そして、婚姻における重要な経過の中での被告の説明内容として、相当の疑問があることは否定できないとして原告に一定の理解示しています。

①IgA腎症に関する医学的知見としては、現時点で根本的な治療法が得られておらず、人工透析や移植が必要な末期腎不全に至る患者も相当の割合に上る旨の指摘がある。

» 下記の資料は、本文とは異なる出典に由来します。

[src/rtl/iir_biquad_mac_sequencer.sv]
// Direct-form-I biquad sequencer: five taps share one external 4x4 signed multiplier,
// one tap per cycle, then the accumulator is quantised, saturated and registered out.
module iir_biquad_mac_sequencer #(
    parameter int DW    = 4,
    parameter int ACC_W = 12,
    parameter int FRAC  = 2
) (
    input  logic                   clk,
    input  logic                   rst,
    input  logic                   in_valid,
    output logic                   in_ready,
    input  logic signed [DW-1:0]   x_in,
    input  logic signed [DW-1:0]   b0,
    input  logic signed [DW-1:0]   b1,
    input  logic signed [DW-1:0]   b2,
    input  logic signed [DW-1:0]   a1,
    input  logic signed [DW-1:0]   a2,
    output logic signed [DW-1:0]   mul_a,
    output logic signed [DW-1:0]   mul_b,
    input  logic signed [2*DW-1:0] mul_p,
    output logic signed [DW-1:0]   y_out,
    output logic                   out_valid,
    output logic                   busy
);

    typedef enum logic [1:0] {IDLE, MAC, OUT} state_t;

    localparam logic signed [ACC_W-1:0] Y_MAX = ACC_W'((2 ** (DW - 1)) - 1);
    localparam logic signed [ACC_W-1:0] Y_MIN = ACC_W'(-(2 ** (DW - 1)));

    state_t                  state_q, state_d;
    logic [2:0]              tap_q, tap_d;
    logic signed [ACC_W-1:0] acc_q, acc_d;
    logic signed [DW-1:0]    x0_q, x0_d, x1_q, x1_d, x2_q, x2_d;
    logic signed [DW-1:0]    y1_q, y1_d, y2_q, y2_d;
    logic signed [DW-1:0]    b0_q, b0_d, b1_q, b1_d, b2_q, b2_d;
    logic signed [DW-1:0]    a1_q, a1_d, a2_q, a2_d;
    logic signed [DW-1:0]    y_out_q, y_out_d;
    logic                    out_valid_q, out_valid_d;
    logic signed [ACC_W-1:0] prod_ext;
    logic signed [DW-1:0]    y_sat;

    // Arithmetic shift drops the Q2.2 fraction, truncating toward -inf.
    function automatic logic signed [ACC_W-1:0] shift_frac(input logic signed [ACC_W-1:0] a);
        return a >>> FRAC;
    endfunction

    function automatic logic signed [DW-1:0] sat_dw(input logic signed [ACC_W-1:0] v);
        logic signed [ACC_W-1:0] c;
        c = v;
        if (v > Y_MAX) c = Y_MAX;
        else if (v < Y_MIN) c = Y_MIN;
        return c[DW-1:0];
    endfunction

    assign prod_ext  = ACC_W'(mul_p);
    assign y_sat     = sat_dw(shift_frac(acc_q));
    assign in_ready  = (state_q == IDLE);
    assign busy      = (state_q != IDLE);
    assign y_out     = y_out_q;
    assign out_valid = out_valid_q;

    always_comb begin
        mul_a = '0;
        mul_b = '0;
        if (state_q == MAC) begin
            case (tap_q)
                3'd0:    begin mul_a = b0_q; mul_b = x0_q; end
                3'd1:    begin mul_a = b1_q; mul_b = x1_q; end
                3'd2:    begin mul_a = b2_q; mul_b = x2_q; end
                3'd3:    begin mul_a = a1_q; mul_b = y1_q; end
                3'd4:    begin mul_a = a2_q; mul_b = y2_q; end
                default: begin mul_a = '0;   mul_b = '0;   end
            endcase
        end
    end

    always_comb begin
        state_d     = state_q;
        tap_d       = tap_q;
        acc_d       = acc_q;
        x0_d        = x0_q;
        x1_d        = x1_q;
        x2_d        = x2_q;
        y1_d        = y1_q;
        y2_d        = y2_q;
        b0_d        = b0_q;
        b1_d        = b1_q;
        b2_d        = b2_q;
        a1_d        = a1_q;
        a2_d        = a2_q;
        y_out_d     = y_out_q;
        out_valid_d = 1'b0;
        case (state_q)
            IDLE: begin
                if (in_valid) begin
                    x0_d    = x_in;
                    b0_d    = b0;
                    b1_d    = b1;
                    b2_d    = b2;
                    a1_d    = a1;
                    a2_d    = a2;
                    acc_d   = '0;
                    tap_d   = 3'd0;
                    state_d = MAC;
                end
            end
            MAC: begin
                // Feed-forward taps add, feedback taps subtract.
                if (tap_q < 3'd3) acc_d = acc_q + prod_ext;
                else              acc_d = acc_q - prod_ext;
                if (tap_q == 3'd4) state_d = OUT;
                else               tap_d   = tap_q + 3'd1;
            end
            OUT: begin
                y_out_d     = y_sat;
                out_valid_d = 1'b1;
                x2_d        = x1_q;
                x1_d        = x0_q;
                y2_d        = y1_q;
                y1_d        = y_sat;
                state_d     = IDLE;
            end
            default: state_d = IDLE;
        endcase
    end

    always_ff @(posedge clk) begin
        if (rst) begin
            state_q     <= IDLE;
            tap_q       <= '0;
            acc_q       <= '0;
            x0_q        <= '0;
            x1_q        <= '0;
            x2_q        <= '0;
            y1_q        <= '0;
            y2_q        <= '0;
            b0_q        <= '0;
            b1_q        <= '0;
            b2_q        <= '0;
            a1_q        <= '0;
            a2_q        <= '0;
            y_out_q     <= '0;
            out_valid_q <= 1'b0;
        end else begin
            state_q     <= state_d;
            tap_q       <= tap_d;
            acc_q       <= acc_d;
            x0_q        <= x0_d;
            x1_q        <= x1_d;
            x2_q        <= x2_d;
            y1_q        <= y1_d;
            y2_q        <= y2_d;
            b0_q        <= b0_d;
            b1_q        <= b1_d;
            b2_q        <= b2_d;
            a1_q        <= a1_d;
            a2_q        <= a2_d;
            y_out_q     <= y_out_d;
            out_valid_q <= out_valid_d;
        end
    end

endmodule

②被告は、被告の自認する範囲によっても、平成27年時点で、IgA腎症については同時点で明確な治療法はない旨や人工透析の可能性がある旨などの説明を受けており

③それにもかかわらず、原告の両親との顔合わせの際には、特に腎臓に異常があるわけではなく、経過観察して薬を飲んでいる旨を述べ、IgA腎症との疾患名や人工透析の可能性につき述べることはなかった。なお、指定難病に指定されていたかどうかの認識については、根本的な治療法がない旨の説明を受けていたと解される以上、認識の有無は重要な相違をもたらすものではないと解される。)。
 

 

しかし他方で、次のような点を指摘して、被告が故意に虚偽の内容を述べたとは認められず、故意に告げるべき内容を告げなかった告知義務違反があるとまでは評価できないと結論付けています。

④IgA腎症については、近年では予後が改善している旨、小児では成人よりも腎予後は良好である旨などの指摘もあり、診療ガイドラインで指摘された人工透析への以降の割合・期間についても、期間は平均10年足らず、最長で20年弱と、婚姻の性質から見て長期に過ぎるとは言えないものの、割合としては高リスク群で約4分の1というものである。

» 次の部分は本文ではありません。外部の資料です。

<file path="config.mk">
export PLATFORM = sky130hd
export DESIGN_NAME = pipeline_interlock_flat
export DESIGN_NICKNAME = d
export VERILOG_FILES = /design/src/rtl/pipeline_interlock_pkg.sv /design/src/rtl/pipeline_interlock_if.sv /design/src/rtl/pipeline_interlock_operand_fwd_mux.sv /design/src/rtl/pipeline_interlock.sv /design/src/flat_wrapper.sv
export SDC_FILE = /design/constraint.sdc
export NUM_CORES = 1
export LEC_CHECK = 0
export CAP_MARGIN = 15
export CORE_MARGIN = 5
export CORE_UTILIZATION = 30
export CTS_BUF_LIST = sky130_fd_sc_hd__clkbuf_16
export CTS_CLUSTER_DIAMETER = 50
export DETAILED_ROUTE_END_ITERATION = 6
export PLACE_DENSITY = 0.61
export SYNTH_ARGS = -nofsm -noshare
export SYNTH_HDL_FRONTEND = slang
export SYNTH_SLANG_ARGS = --single-unit
</file>
<file path="constraint.sdc">
create_clock -name clk -period 5 [get_ports clk]
set_clock_uncertainty 0.05 [all_clocks]
set_input_delay 1.5 -clock clk [delete_from_list [all_inputs] [get_ports clk]]
set_output_delay 1.5 -clock clk [all_outputs]
set_load 0.02 [all_outputs]
</file>
**src/rtl/matmul_controller_pkg.sv**
```systemverilog
// rtl/matmul_controller_pkg.sv - shared FSM states and default sizes for the matmul controller
package matmul_controller_pkg;
  localparam int DEF_N      = 10;
  localparam int DEF_DATA_W = 8;
  localparam int DEF_ACC_W  = 16;
  localparam int DEF_ADDR_W = 32;

  typedef enum logic [2:0] {
    IDLE,
    START,
    LOAD,
    MAC,
    STORE,
    DONE
  } state_t;
endpackage

```
**src/rtl/matmul_controller_mac_unit.sv**
```systemverilog
// rtl/matmul_controller_mac_unit.sv - unsigned multiply-accumulate, wraps modulo 2^ACC_W
module mac_unit #(
  parameter int DATA_W = 8,
  parameter int ACC_W  = 16
) (
  input  logic              slow_clk,
  input  logic              rst,
  input  logic              clear,
  input  logic              en,
  input  logic [DATA_W-1:0] a,
  input  logic [DATA_W-1:0] b,
  output logic [ACC_W-1:0]  acc
);
  logic [2*DATA_W-1:0] prod;

  assign prod = a * b;

  always_ff @(posedge slow_clk or posedge rst) begin
    if (rst)        acc <= '0;
    else if (clear) acc <= '0;
    else if (en)    acc <= acc + ACC_W'(prod);
  end
endmodule

```
**src/rtl/matmul_controller.sv**
```systemverilog
// rtl/matmul_controller.sv - sequences R = A x B over registered-read memories and requests R transmission
module matmul_controller
  import matmul_controller_pkg::*;
#(
  parameter int N      = DEF_N,
  parameter int DATA_W = DEF_DATA_W,
  parameter int ACC_W  = DEF_ACC_W,
  parameter int ADDR_W = DEF_ADDR_W
) (
  input  logic              slow_clk,
  input  logic              rst,
  input  logic              a_loaded,
  input  logic              b_loaded,
  output logic              rd_en_a,
  output logic [ADDR_W-1:0] rd_addr_a,
  input  logic [DATA_W-1:0] rd_data_a,
  output logic              rd_en_b,
  output logic [ADDR_W-1:0] rd_addr_b,
  input  logic [DATA_W-1:0] rd_data_b,
  output logic              wr_en_r,
  output logic [ADDR_W-1:0] wr_addr_r,
  output logic [ACC_W-1:0]  wr_data_r,
  output logic              read_r_mat,
  output logic              complete
);
  localparam int CW = $clog2(N + 1);

  state_t        state, next_state;
  logic [CW-1:0] i, j, k;
  logic [ACC_W-1:0] acc;
  logic          done_seen;
  logic          row_valid;
  logic          k_last;
  logic          j_last;

  assign row_valid = (i != CW'(N));
  assign k_last    = (k == CW'(N - 1));
  assign j_last    = (j == CW'(N - 1));

  always_ff @(posedge slow_clk or posedge rst) begin
    if (rst) state <= IDLE;
    else     state <= next_state;
  end

  always_comb begin
    next_state = state;
    rd_en_a    = 1'b0;
    rd_en_b    = 1'b0;
    rd_addr_a  = '0;
    rd_addr_b  = '0;
    wr_en_r    = 1'b0;
    wr_addr_r  = '0;
    wr_data_r  = '0;
    read_r_mat = 1'b0;
    complete   = 1'b0;
    case (state)
      IDLE:  if (a_loaded && b_loaded) next_state = START;
      START: next_state = LOAD;
      LOAD: begin
        if (row_valid) begin
          next_state = MAC;
          rd_en_a    = 1'b1;
          rd_en_b    = 1'b1;
          rd_addr_a  = ADDR_W'(N * int'(i) + int'(k));
          rd_addr_b  = ADDR_W'(N * int'(k) + int'(j));
        end else begin
          next_state = DONE;
        end
      end
      MAC:   next_state = k_last ? STORE : LOAD;
      STORE: begin
        next_state = LOAD;
        wr_en_r    = 1'b1;
        wr_addr_r  = ADDR_W'(N * int'(i) + int'(j));
        wr_data_r  = acc;
      end
      DONE: begin
        complete   = 1'b1;
        read_r_mat = !done_seen;
      end
      default: next_state = IDLE;
    endcase
  end

  // k holds at N-1 through MAC so STORE sees the final index; STORE rewinds it
  always_ff @(posedge slow_clk or posedge rst) begin
    if (rst) begin
      i         <= '0;
      j         <= '0;
      k         <= '0;
      done_seen <= 1'b0;
    end else begin
      case (state)
        START: begin
          i         <= '0;
          j         <= '0;
          k         <= '0;
          done_seen <= 1'b0;
        end
        MAC: if (!k_last) k <= k + CW'(1);
        STORE: begin
          k <= '0;
          if (j_last) begin
            j <= '0;
            i <= i + CW'(1);
          end else begin
            j <= j + CW'(1);
          end
        end
        DONE:    done_seen <= 1'b1;
        default: ;
      endcase
    end
  end

  mac_unit #(
    .DATA_W(DATA_W),
    .ACC_W (ACC_W)
  ) u_mac (
    .slow_clk(slow_clk),
    .rst     (rst),
    .clear   ((state == START) || (state == STORE)),
    .en      (state == MAC),
    .a       (rd_data_a),
    .b       (rd_data_b),
    .acc     (acc)
  );
endmodule

```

⑤被告は、平成28年3月は定期的に通院して検査を受け、その間、被告の説明によれば特に異常を指摘されたことはなく、投薬治療は継続していた。

⑥原告の説明によっても、被告が原告に対して一定程度の説明をしていた経過もうかがわれる。
 これらの点に照らせば、被告について将来的に人工透析に至る蓋然性をどの程度高いものとし、当面の婚姻生活について重要なものと見るかは、評価の分かれ得るところと解さざるを得ない。また、被告は、原告に対し、少なくとも通院の状況自体を隠していたものではないし、前記の原告の両親に対する回答内容についても、十分な説明と言い難いことは明らかであるものの、故意に虚偽の内容を述べたとまでは断定し難い。